= Beginning of Section =
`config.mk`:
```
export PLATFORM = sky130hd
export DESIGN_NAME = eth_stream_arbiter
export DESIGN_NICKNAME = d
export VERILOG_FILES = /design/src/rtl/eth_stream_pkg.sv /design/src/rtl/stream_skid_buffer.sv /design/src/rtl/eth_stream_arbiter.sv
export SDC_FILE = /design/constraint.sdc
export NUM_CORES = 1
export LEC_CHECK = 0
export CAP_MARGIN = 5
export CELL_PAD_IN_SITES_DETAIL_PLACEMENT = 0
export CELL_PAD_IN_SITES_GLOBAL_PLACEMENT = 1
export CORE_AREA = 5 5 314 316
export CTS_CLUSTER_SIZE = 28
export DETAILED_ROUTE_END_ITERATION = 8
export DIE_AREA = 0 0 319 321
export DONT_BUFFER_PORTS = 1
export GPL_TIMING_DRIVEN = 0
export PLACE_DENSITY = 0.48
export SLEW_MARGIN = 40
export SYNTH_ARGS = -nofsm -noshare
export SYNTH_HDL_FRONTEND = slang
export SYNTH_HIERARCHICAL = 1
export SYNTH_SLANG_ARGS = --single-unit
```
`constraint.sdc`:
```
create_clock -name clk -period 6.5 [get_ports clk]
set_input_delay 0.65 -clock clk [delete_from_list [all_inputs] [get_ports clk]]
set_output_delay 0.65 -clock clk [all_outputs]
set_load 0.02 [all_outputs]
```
= End of Section =
= Beginning of Section =
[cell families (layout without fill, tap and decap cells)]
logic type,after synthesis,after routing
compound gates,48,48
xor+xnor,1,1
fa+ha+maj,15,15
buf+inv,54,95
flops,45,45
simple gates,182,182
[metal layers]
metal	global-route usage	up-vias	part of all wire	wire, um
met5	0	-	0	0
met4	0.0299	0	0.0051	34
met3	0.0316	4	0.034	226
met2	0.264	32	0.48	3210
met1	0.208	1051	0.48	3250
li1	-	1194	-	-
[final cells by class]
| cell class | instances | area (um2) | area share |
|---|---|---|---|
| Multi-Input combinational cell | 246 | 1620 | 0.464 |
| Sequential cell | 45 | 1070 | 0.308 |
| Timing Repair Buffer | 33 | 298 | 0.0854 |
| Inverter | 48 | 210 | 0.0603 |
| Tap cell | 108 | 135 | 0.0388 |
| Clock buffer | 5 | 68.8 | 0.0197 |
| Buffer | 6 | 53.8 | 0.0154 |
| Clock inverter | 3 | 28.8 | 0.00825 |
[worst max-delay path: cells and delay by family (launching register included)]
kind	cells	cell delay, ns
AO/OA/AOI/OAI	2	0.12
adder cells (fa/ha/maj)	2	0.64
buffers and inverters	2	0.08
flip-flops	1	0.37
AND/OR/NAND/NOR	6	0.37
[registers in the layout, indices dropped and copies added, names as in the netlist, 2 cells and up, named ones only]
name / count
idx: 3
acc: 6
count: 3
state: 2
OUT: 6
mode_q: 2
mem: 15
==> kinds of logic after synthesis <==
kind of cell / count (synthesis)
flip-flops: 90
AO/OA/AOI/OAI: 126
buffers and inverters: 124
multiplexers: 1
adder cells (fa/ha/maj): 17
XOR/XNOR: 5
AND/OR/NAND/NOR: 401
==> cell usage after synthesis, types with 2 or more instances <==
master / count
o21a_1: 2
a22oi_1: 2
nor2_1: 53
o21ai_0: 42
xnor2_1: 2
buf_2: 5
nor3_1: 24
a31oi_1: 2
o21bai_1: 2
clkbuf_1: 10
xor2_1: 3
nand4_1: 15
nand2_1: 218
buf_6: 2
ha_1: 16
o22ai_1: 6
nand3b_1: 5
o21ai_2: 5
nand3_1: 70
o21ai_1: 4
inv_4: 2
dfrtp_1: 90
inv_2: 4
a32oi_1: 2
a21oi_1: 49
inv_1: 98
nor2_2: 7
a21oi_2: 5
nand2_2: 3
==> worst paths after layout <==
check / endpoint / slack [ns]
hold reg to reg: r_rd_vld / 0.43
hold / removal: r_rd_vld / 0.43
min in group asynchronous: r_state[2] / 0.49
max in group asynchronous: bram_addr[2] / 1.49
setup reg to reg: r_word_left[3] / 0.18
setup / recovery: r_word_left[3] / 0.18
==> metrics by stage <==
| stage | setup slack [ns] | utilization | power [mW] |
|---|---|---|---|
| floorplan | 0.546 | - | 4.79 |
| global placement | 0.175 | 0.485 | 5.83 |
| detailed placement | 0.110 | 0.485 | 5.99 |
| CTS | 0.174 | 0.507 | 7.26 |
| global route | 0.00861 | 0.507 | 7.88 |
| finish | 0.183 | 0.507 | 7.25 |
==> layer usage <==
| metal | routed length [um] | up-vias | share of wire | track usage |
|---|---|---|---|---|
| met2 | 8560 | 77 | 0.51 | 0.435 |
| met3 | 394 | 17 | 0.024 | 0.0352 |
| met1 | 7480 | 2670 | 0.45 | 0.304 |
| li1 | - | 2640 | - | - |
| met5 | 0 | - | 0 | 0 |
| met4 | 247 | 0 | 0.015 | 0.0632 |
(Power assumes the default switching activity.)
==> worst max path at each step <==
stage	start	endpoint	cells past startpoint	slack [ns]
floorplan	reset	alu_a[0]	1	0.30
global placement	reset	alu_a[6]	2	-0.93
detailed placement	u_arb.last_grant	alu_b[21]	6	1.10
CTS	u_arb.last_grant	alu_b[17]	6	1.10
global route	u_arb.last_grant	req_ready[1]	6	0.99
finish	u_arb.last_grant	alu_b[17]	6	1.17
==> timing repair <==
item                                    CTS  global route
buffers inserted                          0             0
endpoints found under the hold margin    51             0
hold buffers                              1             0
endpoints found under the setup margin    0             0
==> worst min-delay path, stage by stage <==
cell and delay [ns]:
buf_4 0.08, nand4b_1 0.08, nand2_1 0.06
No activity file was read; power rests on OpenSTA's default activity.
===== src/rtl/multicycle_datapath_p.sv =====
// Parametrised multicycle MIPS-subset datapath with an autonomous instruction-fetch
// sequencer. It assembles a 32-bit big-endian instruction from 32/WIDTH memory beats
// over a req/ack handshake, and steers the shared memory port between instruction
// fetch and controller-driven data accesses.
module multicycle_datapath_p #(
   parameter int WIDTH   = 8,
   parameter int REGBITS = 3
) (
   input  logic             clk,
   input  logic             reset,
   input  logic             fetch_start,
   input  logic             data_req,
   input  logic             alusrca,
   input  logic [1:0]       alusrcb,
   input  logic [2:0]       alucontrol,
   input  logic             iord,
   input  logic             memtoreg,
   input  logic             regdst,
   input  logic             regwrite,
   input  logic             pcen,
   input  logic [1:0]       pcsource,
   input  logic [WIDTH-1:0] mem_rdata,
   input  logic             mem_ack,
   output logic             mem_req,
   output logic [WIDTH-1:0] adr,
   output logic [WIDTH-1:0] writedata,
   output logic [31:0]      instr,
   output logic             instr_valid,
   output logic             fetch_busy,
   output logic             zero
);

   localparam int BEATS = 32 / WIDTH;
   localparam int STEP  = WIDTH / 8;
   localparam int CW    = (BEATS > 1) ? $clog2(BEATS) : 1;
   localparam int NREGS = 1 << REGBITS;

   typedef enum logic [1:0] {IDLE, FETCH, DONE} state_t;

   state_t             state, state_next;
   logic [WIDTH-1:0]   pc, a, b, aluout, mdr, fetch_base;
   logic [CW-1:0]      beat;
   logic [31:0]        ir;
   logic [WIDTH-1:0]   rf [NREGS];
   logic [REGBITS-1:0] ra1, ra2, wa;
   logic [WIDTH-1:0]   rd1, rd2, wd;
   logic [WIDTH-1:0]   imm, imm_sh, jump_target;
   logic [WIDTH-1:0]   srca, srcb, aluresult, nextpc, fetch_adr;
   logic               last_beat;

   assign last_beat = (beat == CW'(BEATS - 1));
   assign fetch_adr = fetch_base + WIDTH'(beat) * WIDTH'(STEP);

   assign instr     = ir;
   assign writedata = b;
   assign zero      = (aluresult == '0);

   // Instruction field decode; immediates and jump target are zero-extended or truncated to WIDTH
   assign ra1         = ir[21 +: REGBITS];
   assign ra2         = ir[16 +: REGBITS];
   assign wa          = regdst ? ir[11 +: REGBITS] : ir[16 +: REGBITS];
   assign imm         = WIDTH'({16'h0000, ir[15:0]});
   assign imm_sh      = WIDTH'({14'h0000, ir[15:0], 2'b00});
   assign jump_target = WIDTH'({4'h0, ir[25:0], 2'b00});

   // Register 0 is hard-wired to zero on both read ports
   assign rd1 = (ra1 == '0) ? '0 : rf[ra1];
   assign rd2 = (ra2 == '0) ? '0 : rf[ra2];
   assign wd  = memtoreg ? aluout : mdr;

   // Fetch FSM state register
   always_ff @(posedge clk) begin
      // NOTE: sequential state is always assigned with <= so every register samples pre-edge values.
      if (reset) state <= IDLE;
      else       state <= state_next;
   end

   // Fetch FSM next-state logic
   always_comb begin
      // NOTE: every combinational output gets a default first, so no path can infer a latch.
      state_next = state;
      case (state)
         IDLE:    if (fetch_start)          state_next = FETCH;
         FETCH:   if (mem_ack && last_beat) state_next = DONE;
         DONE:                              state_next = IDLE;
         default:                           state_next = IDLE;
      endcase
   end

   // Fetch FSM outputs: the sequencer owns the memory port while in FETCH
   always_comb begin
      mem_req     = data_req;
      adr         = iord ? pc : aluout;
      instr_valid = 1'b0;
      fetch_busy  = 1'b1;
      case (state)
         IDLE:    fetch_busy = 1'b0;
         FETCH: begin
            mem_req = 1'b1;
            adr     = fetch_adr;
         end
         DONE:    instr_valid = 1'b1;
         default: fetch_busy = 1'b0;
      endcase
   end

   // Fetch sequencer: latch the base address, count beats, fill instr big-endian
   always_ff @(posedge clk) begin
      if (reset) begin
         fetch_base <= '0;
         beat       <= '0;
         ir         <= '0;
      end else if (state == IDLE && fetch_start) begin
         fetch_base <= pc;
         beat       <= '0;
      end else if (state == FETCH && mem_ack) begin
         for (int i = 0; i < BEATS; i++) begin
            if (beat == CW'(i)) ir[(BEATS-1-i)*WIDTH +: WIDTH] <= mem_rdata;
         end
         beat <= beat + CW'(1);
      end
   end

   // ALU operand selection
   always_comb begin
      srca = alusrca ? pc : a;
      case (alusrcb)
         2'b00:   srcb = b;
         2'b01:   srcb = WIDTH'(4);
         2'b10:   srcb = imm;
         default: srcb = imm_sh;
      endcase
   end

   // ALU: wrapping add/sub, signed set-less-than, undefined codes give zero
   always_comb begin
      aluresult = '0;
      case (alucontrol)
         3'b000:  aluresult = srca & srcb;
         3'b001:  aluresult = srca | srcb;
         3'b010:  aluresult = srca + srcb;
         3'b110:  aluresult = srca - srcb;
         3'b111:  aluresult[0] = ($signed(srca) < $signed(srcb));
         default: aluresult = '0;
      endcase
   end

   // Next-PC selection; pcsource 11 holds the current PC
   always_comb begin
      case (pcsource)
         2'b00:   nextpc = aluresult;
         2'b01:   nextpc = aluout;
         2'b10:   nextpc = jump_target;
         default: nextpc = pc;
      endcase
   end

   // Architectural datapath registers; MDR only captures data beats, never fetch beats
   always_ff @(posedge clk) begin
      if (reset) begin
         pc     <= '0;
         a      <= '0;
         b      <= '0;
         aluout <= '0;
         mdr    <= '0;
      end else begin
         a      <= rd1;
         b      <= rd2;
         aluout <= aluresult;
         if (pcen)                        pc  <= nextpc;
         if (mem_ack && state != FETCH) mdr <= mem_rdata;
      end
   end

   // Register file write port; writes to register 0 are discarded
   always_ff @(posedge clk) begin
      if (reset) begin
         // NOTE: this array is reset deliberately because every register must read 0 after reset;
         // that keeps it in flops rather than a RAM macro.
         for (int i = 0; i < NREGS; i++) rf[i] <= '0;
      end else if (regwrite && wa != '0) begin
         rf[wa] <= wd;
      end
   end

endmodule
= End of Section =
- [Problem details]
Word for word, restate the lines of the data above that fall between the line holding "dfrtp_1: 90" and the line holding "worst max path", inclusive, and no other lines.

- [Task result]
dfrtp_1: 90
inv_2: 4
a32oi_1: 2
a21oi_1: 49
inv_1: 98
nor2_2: 7
a21oi_2: 5
nand2_2: 3
==> worst paths after layout <==
check / endpoint / slack [ns]
hold reg to reg: r_rd_vld / 0.43
hold / removal: r_rd_vld / 0.43
min in group asynchronous: r_state[2] / 0.49
max in group asynchronous: bram_addr[2] / 1.49
setup reg to reg: r_word_left[3] / 0.18
setup / recovery: r_word_left[3] / 0.18
==> metrics by stage <==
| stage | setup slack [ns] | utilization | power [mW] |
|---|---|---|---|
| floorplan | 0.546 | - | 4.79 |
| global placement | 0.175 | 0.485 | 5.83 |
| detailed placement | 0.110 | 0.485 | 5.99 |
| CTS | 0.174 | 0.507 | 7.26 |
| global route | 0.00861 | 0.507 | 7.88 |
| finish | 0.183 | 0.507 | 7.25 |
==> layer usage <==
| metal | routed length [um] | up-vias | share of wire | track usage |
|---|---|---|---|---|
| met2 | 8560 | 77 | 0.51 | 0.435 |
| met3 | 394 | 17 | 0.024 | 0.0352 |
| met1 | 7480 | 2670 | 0.45 | 0.304 |
| li1 | - | 2640 | - | - |
| met5 | 0 | - | 0 | 0 |
| met4 | 247 | 0 | 0.015 | 0.0632 |
(Power assumes the default switching activity.)
==> worst max path at each step <==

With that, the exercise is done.